Exercise:
From the records below, extract only the lines running from the line with "run 2, diff" to the line with "- clock power is 9% lower", both lines included, reproducing them exactly.

[Stored data entries]
========================

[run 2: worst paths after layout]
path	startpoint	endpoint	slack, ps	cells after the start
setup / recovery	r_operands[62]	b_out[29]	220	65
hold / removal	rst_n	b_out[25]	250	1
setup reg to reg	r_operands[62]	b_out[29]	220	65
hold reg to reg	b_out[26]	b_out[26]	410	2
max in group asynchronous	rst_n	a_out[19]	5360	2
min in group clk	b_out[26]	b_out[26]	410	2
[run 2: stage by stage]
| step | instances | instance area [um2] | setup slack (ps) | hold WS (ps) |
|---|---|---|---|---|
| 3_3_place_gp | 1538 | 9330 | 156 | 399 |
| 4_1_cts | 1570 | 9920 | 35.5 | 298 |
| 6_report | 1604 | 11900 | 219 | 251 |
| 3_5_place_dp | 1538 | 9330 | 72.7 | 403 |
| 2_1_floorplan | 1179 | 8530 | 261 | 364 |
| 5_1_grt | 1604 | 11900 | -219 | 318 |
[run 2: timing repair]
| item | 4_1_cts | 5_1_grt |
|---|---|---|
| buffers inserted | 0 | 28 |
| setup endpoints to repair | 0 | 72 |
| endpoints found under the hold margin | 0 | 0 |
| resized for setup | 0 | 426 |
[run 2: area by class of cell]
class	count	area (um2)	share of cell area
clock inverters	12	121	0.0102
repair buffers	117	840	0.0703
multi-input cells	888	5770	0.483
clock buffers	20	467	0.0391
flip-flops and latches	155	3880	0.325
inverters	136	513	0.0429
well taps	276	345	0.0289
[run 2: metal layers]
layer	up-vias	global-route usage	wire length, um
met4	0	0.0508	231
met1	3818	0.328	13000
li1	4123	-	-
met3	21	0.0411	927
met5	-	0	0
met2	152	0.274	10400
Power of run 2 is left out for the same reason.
$ cat src/rtl/vga_bounce_sdl.sv
// Bouncing-square test pattern with its own display timing generator; all outputs registered.
// Optional border overlay: define VGA_BOUNCE_BORDER_EN.

module display_timings #(
  parameter int CORDW    = 10,
  parameter int G_H_RES  = 640,
  parameter int G_V_RES  = 480,
  parameter int G_H_FP   = 16,
  parameter int G_H_SYNC = 96,
  parameter int G_H_BP   = 48,
  parameter int G_V_FP   = 10,
  parameter int G_V_SYNC = 2,
  parameter int G_V_BP   = 33
) (
  input  logic             i_clk,
  input  logic             i_rst_n,
  output logic [CORDW-1:0] o_sx,
  output logic [CORDW-1:0] o_sy,
  output logic             o_hsync,
  output logic             o_vsync,
  output logic             o_de
);
  localparam int H_TOT = G_H_RES + G_H_FP + G_H_SYNC + G_H_BP;
  localparam int V_TOT = G_V_RES + G_V_FP + G_V_SYNC + G_V_BP;
  localparam int H_SS  = G_H_RES + G_H_FP;
  localparam int V_SS  = G_V_RES + G_V_FP;

  always_ff @(posedge i_clk) begin
    if (!i_rst_n) begin
      o_sx <= '0;
      o_sy <= '0;
    end else if (o_sx == CORDW'(H_TOT - 1)) begin
      o_sx <= '0;
      o_sy <= (o_sy == CORDW'(V_TOT - 1)) ? '0 : o_sy + 1'b1;
    end else begin
      o_sx <= o_sx + 1'b1;
    end
  end

  // negative-polarity syncs
  assign o_hsync = ~((o_sx >= CORDW'(H_SS)) && (o_sx < CORDW'(H_SS + G_H_SYNC)));
  assign o_vsync = ~((o_sy >= CORDW'(V_SS)) && (o_sy < CORDW'(V_SS + G_V_SYNC)));
  assign o_de    = (o_sx < CORDW'(G_H_RES)) && (o_sy < CORDW'(G_V_RES));
endmodule

module vga_bounce_sdl #(
  parameter int          CORDW     = 10,
  parameter int          G_H_RES   = 640,
  parameter int          G_V_RES   = 480,
  parameter int          G_H_FP    = 16,
  parameter int          G_H_SYNC  = 96,
  parameter int          G_H_BP    = 48,
  parameter int          G_V_FP    = 10,
  parameter int          G_V_SYNC  = 2,
  parameter int          G_V_BP    = 33,
  parameter int          COLR_W    = 8,
  parameter int          SQ_SIZE   = 64,
  parameter int          SPEED     = 2,
  parameter int          FRAME_DIV = 1,
  parameter logic [11:0] FG_RGB    = 12'hFFF,
  parameter logic [11:0] BG_RGB    = 12'h137
) (
  input  logic              i_clk,
  input  logic              i_rst_n,
  input  logic              i_pause,
  output logic [CORDW-1:0]  sdl_sx,
  output logic [CORDW-1:0]  sdl_sy,
  output logic              sdl_de,
  output logic [COLR_W-1:0] sdl_r,
  output logic [COLR_W-1:0] sdl_g,
  output logic [COLR_W-1:0] sdl_b,
  output logic              o_h_sync,
  output logic              o_v_sync,
  output logic              o_frame
);
  localparam int DIV_W = (FRAME_DIV > 1) ? $clog2(FRAME_DIV) : 1;
  localparam int REP   = (COLR_W + 3) / 4;
  localparam logic [CORDW:0]   C_SPEED    = (CORDW+1)'(SPEED);
  localparam logic [CORDW:0]   C_SQ       = (CORDW+1)'(SQ_SIZE);
  localparam logic [CORDW:0]   C_X_MAX    = (CORDW+1)'(G_H_RES - SQ_SIZE);
  localparam logic [CORDW:0]   C_Y_MAX    = (CORDW+1)'(G_V_RES - SQ_SIZE);
  localparam logic [DIV_W-1:0] C_DIV_LAST = DIV_W'(FRAME_DIV - 1);

  logic [CORDW-1:0] w_sx, w_sy;
  logic             w_hs, w_vs, w_de, w_frame, w_in_sq, w_fg;
  logic [CORDW-1:0] r_qx, r_qy, w_qx_n, w_qy_n;
  logic             r_dx, r_dy, w_dx_n, w_dy_n;
  logic [CORDW:0]   w_x_up, w_y_up;
  logic [DIV_W-1:0] r_div;
  logic [11:0]      w_rgb;

  display_timings #(
    .CORDW(CORDW), .G_H_RES(G_H_RES), .G_V_RES(G_V_RES),
    .G_H_FP(G_H_FP), .G_H_SYNC(G_H_SYNC), .G_H_BP(G_H_BP),
    .G_V_FP(G_V_FP), .G_V_SYNC(G_V_SYNC), .G_V_BP(G_V_BP)
  ) u_timings (
    .i_clk(i_clk), .i_rst_n(i_rst_n), .o_sx(w_sx), .o_sy(w_sy),
    .o_hsync(w_hs), .o_vsync(w_vs), .o_de(w_de)
  );

  assign w_frame = (w_sx == '0) && (w_sy == CORDW'(G_V_RES));

  // one bounce step on both axes, evaluated at CORDW+1 bits
  always_comb begin
    w_qx_n = r_qx;
    w_dx_n = r_dx;
    w_qy_n = r_qy;
    w_dy_n = r_dy;
    w_x_up = {1'b0, r_qx} + C_SPEED;
    w_y_up = {1'b0, r_qy} + C_SPEED;
    if (r_dx) begin
      if (w_x_up >= C_X_MAX) begin
        w_qx_n = C_X_MAX[CORDW-1:0];
        w_dx_n = 1'b0;
      end else begin
        w_qx_n = w_x_up[CORDW-1:0];
      end
    end else if ({1'b0, r_qx} <= C_SPEED) begin
      w_qx_n = '0;
      w_dx_n = 1'b1;
    end else begin
      w_qx_n = r_qx - C_SPEED[CORDW-1:0];
    end
    if (r_dy) begin
      if (w_y_up >= C_Y_MAX) begin
        w_qy_n = C_Y_MAX[CORDW-1:0];
        w_dy_n = 1'b0;
      end else begin
        w_qy_n = w_y_up[CORDW-1:0];
      end
    end else if ({1'b0, r_qy} <= C_SPEED) begin
      w_qy_n = '0;
      w_dy_n = 1'b1;
    end else begin
      w_qy_n = r_qy - C_SPEED[CORDW-1:0];
    end
  end

  always_ff @(posedge i_clk) begin
    if (!i_rst_n) begin
      r_qx  <= '0;
      r_qy  <= '0;
      r_dx  <= 1'b1;
      r_dy  <= 1'b1;
      r_div <= '0;
    end else if (w_frame && !i_pause) begin
      if (r_div < C_DIV_LAST) begin
        r_div <= r_div + 1'b1;
      end else begin
        r_div <= '0;
        r_qx  <= w_qx_n;
        r_qy  <= w_qy_n;
        r_dx  <= w_dx_n;
        r_dy  <= w_dy_n;
      end
    end
  end

  assign w_in_sq = ({1'b0, w_sx} >= {1'b0, r_qx}) && ({1'b0, w_sx} < ({1'b0, r_qx} + C_SQ)) &&
                   ({1'b0, w_sy} >= {1'b0, r_qy}) && ({1'b0, w_sy} < ({1'b0, r_qy} + C_SQ));

`ifdef VGA_BOUNCE_BORDER_EN
  assign w_fg = w_in_sq || (w_sx == '0) || (w_sx == CORDW'(G_H_RES - 1)) ||
                (w_sy == '0) || (w_sy == CORDW'(G_V_RES - 1));
`else
  assign w_fg = w_in_sq;
`endif

  assign w_rgb = w_fg ? FG_RGB : BG_RGB;

  function automatic logic [COLR_W-1:0] f_expand(input logic [3:0] nib);
    logic [4*REP-1:0] rep;
    rep = {REP{nib}};
    return rep[4*REP-1 -: COLR_W];
  endfunction

  always_ff @(posedge i_clk) begin
    if (!i_rst_n) begin
      sdl_sx   <= '0;
      sdl_sy   <= '0;
      sdl_de   <= 1'b0;
      sdl_r    <= '0;
      sdl_g    <= '0;
      sdl_b    <= '0;
      o_h_sync <= 1'b1;
      o_v_sync <= 1'b1;
      o_frame  <= 1'b0;
    end else begin
      sdl_sx   <= w_sx;
      sdl_sy   <= w_sy;
      sdl_de   <= w_de;
      sdl_r    <= w_de ? f_expand(w_rgb[11:8]) : '0;
      sdl_g    <= w_de ? f_expand(w_rgb[7:4])  : '0;
      sdl_b    <= w_de ? f_expand(w_rgb[3:0])  : '0;
      o_h_sync <= w_hs;
      o_v_sync <= w_vs;
      o_frame  <= w_frame;
    end
  end
endmodule

$ cat config.mk
export PLATFORM = sky130hd
export DESIGN_NAME = vga_bounce_sdl
export DESIGN_NICKNAME = d
export VERILOG_FILES = /design/src/rtl/vga_bounce_sdl.sv
export SDC_FILE = /design/constraint.sdc
export NUM_CORES = 1
export LEC_CHECK = 0
export CAP_MARGIN = 10
export CORE_AREA = 4 4 125 127
export DETAILED_ROUTE_END_ITERATION = 8
export DIE_AREA = 0 0 129 131
export SYNTH_ARGS = -nofsm -noshare
export SYNTH_HDL_FRONTEND = slang
export SYNTH_SLANG_ARGS = --single-unit
$ cat constraint.sdc
create_clock -name i_clk -period 2.1 [get_ports i_clk]
set_input_delay 0.42 -clock i_clk [delete_from_list [all_inputs] [get_ports i_clk]]
set_output_delay 0.42 -clock i_clk [all_outputs]
set_load 0.02 [all_outputs]
==> results of run 1 <==
## registers in the layout (all words and copies together), names as in the netlist, 2 cells and up
signal,cells
r_qy,9
sdl_r,2
u_timings.o_sx,10
u_timings.o_sy,10
sdl_sx,10
sdl_sy,10
r_qx,9
## kinds of logic (layout without fill, tap and decap cells)
family                   after synthesis  after routing  share of synthesized area [%]
AND/OR/NAND/NOR                      189            189                           24.1
AO/OA/AOI/OAI                        129            129                           18.8
buffers and inverters                 79            191                           8.98
flip-flops                            66             66                           30.9
adder cells (fa/ha/maj)               42             42                           12.3
XOR/XNOR                              24             24                           4.92
## layout make-up
type                       instances  area share (%)
inverter                          32            1.99
clock inverter                     7            2.07
sequential                        66            22.2
tap                              184            3.81
clock buffer                       9            3.73
multi-input combinational        384            46.0
timing repair buffer             143            20.3
## repair_timing
action / CTS / global route
resized for setup: 22 / 37
pin swaps: 7 / 14
buffers inserted: 2 / 1
endpoints found under the setup margin: 16 / 27
hold buffers: 0 / 0
## per-stage QoR
stage / setup slack, ps / hold WS (ps) / utilization (%) / setup TNS [ps]
6_report: -50.8 / 533 / 41.9 / -203
5_1_grt: -174 / 553 / 41.9 / -1160
2_1_floorplan: -108 / 442 / - / -420
4_1_cts: -88.4 / 561 / 40.8 / -505
3_3_place_gp: -134 / 521 / 37.8 / -1110
3_5_place_dp: -177 / 545 / 37.8 / -1660
## power groups by stage
stage | Clock [µW] | Combinational, µW | Sequential [µW]
floorplan | 0 | 254 | 1330
global placement | 0 | 391 | 1320
global route | 1880 | 435 | 1300
finish | 1800 | 406 | 1290
detailed placement | 0 | 393 | 1320
CTS | 1830 | 400 | 1290
## Yosys cell counts (all sizes together), types with 3 or more instances
library cell,count
nand2,23
and3,10
o21a,7
nor2b,7
and4b,3
clkbuf,21
or3,7
a2111oi,3
or4,3
inv,32
or4b,3
xnor2,16
dfxtp,66
a31oi,7
a21o,8
nand2b,3
nor3,17
nand3,26
and2,19
buf,26
ha,42
nor4,5
o211ai,5
a211oi,5
o31ai,4
xor2,8
o21ai,35
a21oi,37
nor2,43
nand4,12
## final timing paths
check             cells past startpoint  endpoint  slack (ps)               from
setup / recovery                      5   r_qy[6]         -50  u_timings.o_sx[7]
hold / removal                        2   r_qx[1]         530            r_qx[1]
setup reg to reg                      5   r_qy[6]         -50  u_timings.o_sx[7]
hold reg to reg                       2   r_qx[1]         530            r_qx[1]
## layer usage
layer / global-route usage (%) / share of wire, % / vias up / wire length (µm)
met5: 0 / 0 / - / 0
met4: 8.34 / 3.1 / 0 / 408
met3: 2.97 / 5.3 / 30 / 704
met2: 25.2 / 46 / 116 / 6100
met1: 20.8 / 46 / 2014 / 6070
li1: - / - / 2088 / -
## worst register-to-register path: cells and delay by family (launching register included)
kind / cells / cell delay, ps
compound gates: 1 / 180
flops: 1 / 320
simple gates: 4 / 1590
==> results.yml, run 1 <==
outcome:
  status: "finished with violations"
  violations: "setup timing"
layout:
  syn_to_final_growth_pct: 41.3
  layout.cells.non_filler: 825
  final-seq-area_mm2: 0.00134
  fill_cells: 1414
  final_cell_mix: "buf_4, dfxtp_1, clkdlybuf4s50_1"
  n_antenna_cell: 0
  multi_input_area_mm2: 0.00278
  nNetsFinal: 681
  layout_commonest_cell: "buf_4"
  fin_area_mm2: 0.00604
  final_layout_size_suffix_gt1_share_pct: 25.4
grt:
  grt_overflow: 0
  antenna_found_initial: 0
  first_global_vias: 4260
  track_usage_pct: 15.9
  grt_max_degree: 22
  grt_pass1_wl_um: 21100
clocking:
  clock-sinks: 66
  path_clk_slew_ps: 60
  clk_latency_ps: 350
  cts_buffers: 9
  clockBufferDepth: 2
  cts_root_buffer: "clkbuf_16"
  cts_tree: "built"
  h-tree-depth: 3
timing:
  report.final.hold_viol_count: 0
  report.final.slew_viol_count: 0
  clock_skew_ps: 10.1
  relSlewSlack_pct: 69.0
  fin_ws_ps: -50.8
  finalSetupViolCount: 7
  worst_pin_slew_ps: 461
  max_freq_ghz: 0.465
  finalCritPeriodShare_pct: 102
  min_period_ps: 2150
  rsz0062_at_grt: "true"
detailed_routing:
  drc: 0
  drtIter0Drc: 236
  dr.pass1.iters: 4
  wl_per_cell_um: 16.1
  wl_um: 13300
  vias_per_cell: 5.15
  ant_nets: 0
  vias: 4248
synthesis:
  synth_cell_types: 56
  ys_seq_area_share_pct: 30.9
  synth_fp_nets: 574
  synth_top_area_share_pct: 30.9
  synthCells: 529
  ys_ff_latch: 66
  synth-edff-count: 0
  synth_area_leaders: "dfxtp_1, ha_1, a21oi_1"
  synth_flop_cell: "dfxtp_1"
  synth_warnings: 0
  yosysTopAreaCell: "dfxtp_1"
  synthArstFlopShare_pct: 0
  syn_area_mm2: 0.00428
  syn_area_per_cell_um2: 8.08
floorplan:
  num_rows: 44
  dieArea_mm2: 0.0169
  ioPinCount: 51
  fp.coreArea_mm2: 0.0144
  die_h_um: 131
  initial_utilization_pct: 29.6
  die_width_um: 129
worst_setup_path:
  start_kind: "register"
  crit_family: "simple AND/OR/NAND/NOR gates"
  criticalPathCategory: "reg2reg"
  crit_path_end_kind: "register"
  critical-path-slowest-cell: "or4_4"
  path_max_fanout: 2
  critPathArrivalTime_ps: 2420
  worst_path_most_repeated_cell: "or3_4"
  cp_num_buf_inv: 0
  max_stage_delay_ps: 450
  cp_cell_sequence: "or3_4 -> or3_4 -> or4_4 -> or4_1 -> a31oi_1"
  required_ps: 2370
pwr:
  leakage_uw: 0.00244
  combPwrFrac_pct: 11.6
  ir_worst_vdd_mv: 0.393
  internal-power_uw: 2630
  switchingPower_uw: 873
  p_total_uw: 3500
  clkPwrFrac_pct: 51.5
  seqPwrFrac_pct: 36.9
  switching_share_pct: 24.9
  power_density_mw_per_mm2: 580
place:
  post-dp-hpwl_um: 9720
  port_buffers: 50
  dp.cells: 807
  routabilityCongestion: 0.905
  dpl_cell_area_mm2: 0.00546
run:
  max-cap-violations: 0
hold_path:
  min_path_type: "reg2reg"
Note: power is estimated with default switching activity, not from simulation.
==> run 2, diff against run 1 <==
CTS_CLUSTER_SIZE = 14   (was default)
==> results of run 2 <==
No change in the layout: final DEF, timing and power equal those of run 1.
==> run 3, diff against run 2 <==
PLACE_DENSITY_LB_ADDON = 0.3   (was default)
TNS_END_PERCENT = 50   (was default)
==> run 3 against run 2 <==
Against the previous run:
- the run still ends with setup timing left
- register-to-register slack worse by 90 ps
- final cell count grew 1.6%
- via count grew 1.5%
- sequential share of layout area is 0.25 points lower
- combinational power grew 5.7%
- clock power is 9% lower
==> results.yml, run 3 (synthesized netlist as in run 1, its figures left out) <==
pwr:
  ir_worst_vdd_mv: 0.404
  p_total_uw: 3360
  power_density_mw_per_mm2: 552
  leakage_uw: 0.00251
timing:
  report.final.hold_viol_count: 0
  clock_skew_ps: 4.05
  timing.hold.ws_ps: 536
  finalSetupViolCount: 13
  rsz0062_at_grt: "true"
  fin_ws_ps: -138
  min_period_ps: 2240
  relSlewSlack_pct: 64.0
  finalCritPeriodShare_pct: 107
  max_freq_ghz: 0.447
  report.final.slew_viol_count: 0
  worst_pin_slew_ps: 535
detailed_routing:
  ant_nets: 0
  dr.pass1.iters: 5
  vias: 4312
  drc: 0
  vias_per_cell: 5.15
  wl_um: 13100
  drtIter0Drc: 250
  wl_per_cell_um: 15.6
clocking:
  hold_buffers: 0
  clk_latency_ps: 340
  cts_tree: "built"
  clockBufferDepth: 2
  cts_buffers: 9
  cts_root_buffer: "clkbuf_16"
  clock-sinks: 66
  path_clk_slew_ps: 60
  h-tree-depth: 3
floorplan:
  ioPinCount: 51
  die_h_um: 131
  fp.coreArea_mm2: 0.0144
  die_width_um: 129
  num_rows: 44
  dieArea_mm2: 0.0169
  initial_utilization_pct: 29.6
worst_setup_path:
  path_max_fanout: 19
  critPathArrivalTime_ps: 2510
  required_ps: 2370
  criticalPathCategory: "reg2reg"
  start_kind: "register"
  crit_path_end_kind: "register"
place:
  routabilityCongestion: 0.932
  post-dp-hpwl_um: 9690
  port_buffers: 50
grt:
  grt_max_degree: 20
  grt_overflow: 0
  first_global_vias: 4161
  antenna_found_initial: 0
  grt_pass1_wl_um: 21000
  track_usage_pct: 15.7
layout:
  nNetsFinal: 694
  layout_commonest_cell: "buf_4"
  final_layout_size_suffix_gt1_share_pct: 26.0
  final_cell_mix: "buf_4, dfxtp_1, clkdlybuf4s50_1"
  n_antenna_cell: 0
  syn_to_final_growth_pct: 42.5
outcome:
  status: "finished with violations"
  violations: "setup timing"
hold_path:
  min_path_type: "reg2reg"
run:
  max-cap-violations: 0
==> run 3: worst paths after layout <==
path	start	end	depth (start not counted)	slack [ps]
setup / recovery	u_timings.o_sx[7]	r_qx[5]	7	-140
hold / removal	u_timings.o_sx[0]	u_timings.o_sx[0]	2	540
setup reg to reg	u_timings.o_sx[7]	r_qx[5]	7	-140
hold reg to reg	u_timings.o_sx[0]	u_timings.o_sx[0]	2	540
==> run 3: final cells by class <==
class | instances | area, µm²
tap | 184 | 230
multi-input combinational | 384 | 2770
timing repair buffer | 156 | 1320
clock buffer | 9 | 225
inverter | 32 | 120
fill | 1442 | 8330
clock inverter | 7 | 92.6
sequential | 66 | 1340
==> run 3: timing repair <==
action | in CTS | in global routing
pin swaps | 6 | 11
hold endpoints to repair | 0 | 0
cloned | 0 | 0
setup buffers | 2 | 7
setup endpoints to repair | 15 | 22
resized for setup | 10 | 42
==> run 3: worst max-delay path, cell delays in order (launching register included) <==
cell	delay (ps)
dfxtp_2	320
or3_4	370
or3_4	330
or4_4	530
buf_12	180
nor3_2	160
o211ai_1	100
a31oi_1	160
==> run 3: stage by stage <==
step	setup TNS (ps)	setup WS [ps]	instances	area [µm²]	util (%)
3_5_place_dp	-1360	-237	813	5500	38.1
5_1_grt	-2330	-224	838	6090	42.3
6_report	-1110	-138	838	6090	42.3
4_1_cts	-895	-125	831	5870	40.7
3_3_place_gp	-786	-122	813	5500	38.1
2_1_floorplan	-405	-108	529	4320	-
==> run 3: per-layer routing <==
metal	wire, µm	vias to the layer above	GRT usage (%)
li1	-	2114	-
met3	673	24	2.40
met5	0	-	0
met2	6260	144	25.7
met4	263	0	6.55
met1	5910	2030	20.7
==> run 3: report_power, final <==
part,switching (µW),total [µW],internal (µW),leakage (µW)
clock,600,1640,1040,0.000160
combinational,217,429,212,0.00181
sequential,24.4,1290,1270,0.000539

========================

Task answer:
==> run 2, diff against run 1 <==
CTS_CLUSTER_SIZE = 14   (was default)
==> results of run 2 <==
No change in the layout: final DEF, timing and power equal those of run 1.
==> run 3, diff against run 2 <==
PLACE_DENSITY_LB_ADDON = 0.3   (was default)
TNS_END_PERCENT = 50   (was default)
==> run 3 against run 2 <==
Against the previous run:
- the run still ends with setup timing left
- register-to-register slack worse by 90 ps
- final cell count grew 1.6%
- via count grew 1.5%
- sequential share of layout area is 0.25 points lower
- combinational power grew 5.7%
- clock power is 9% lower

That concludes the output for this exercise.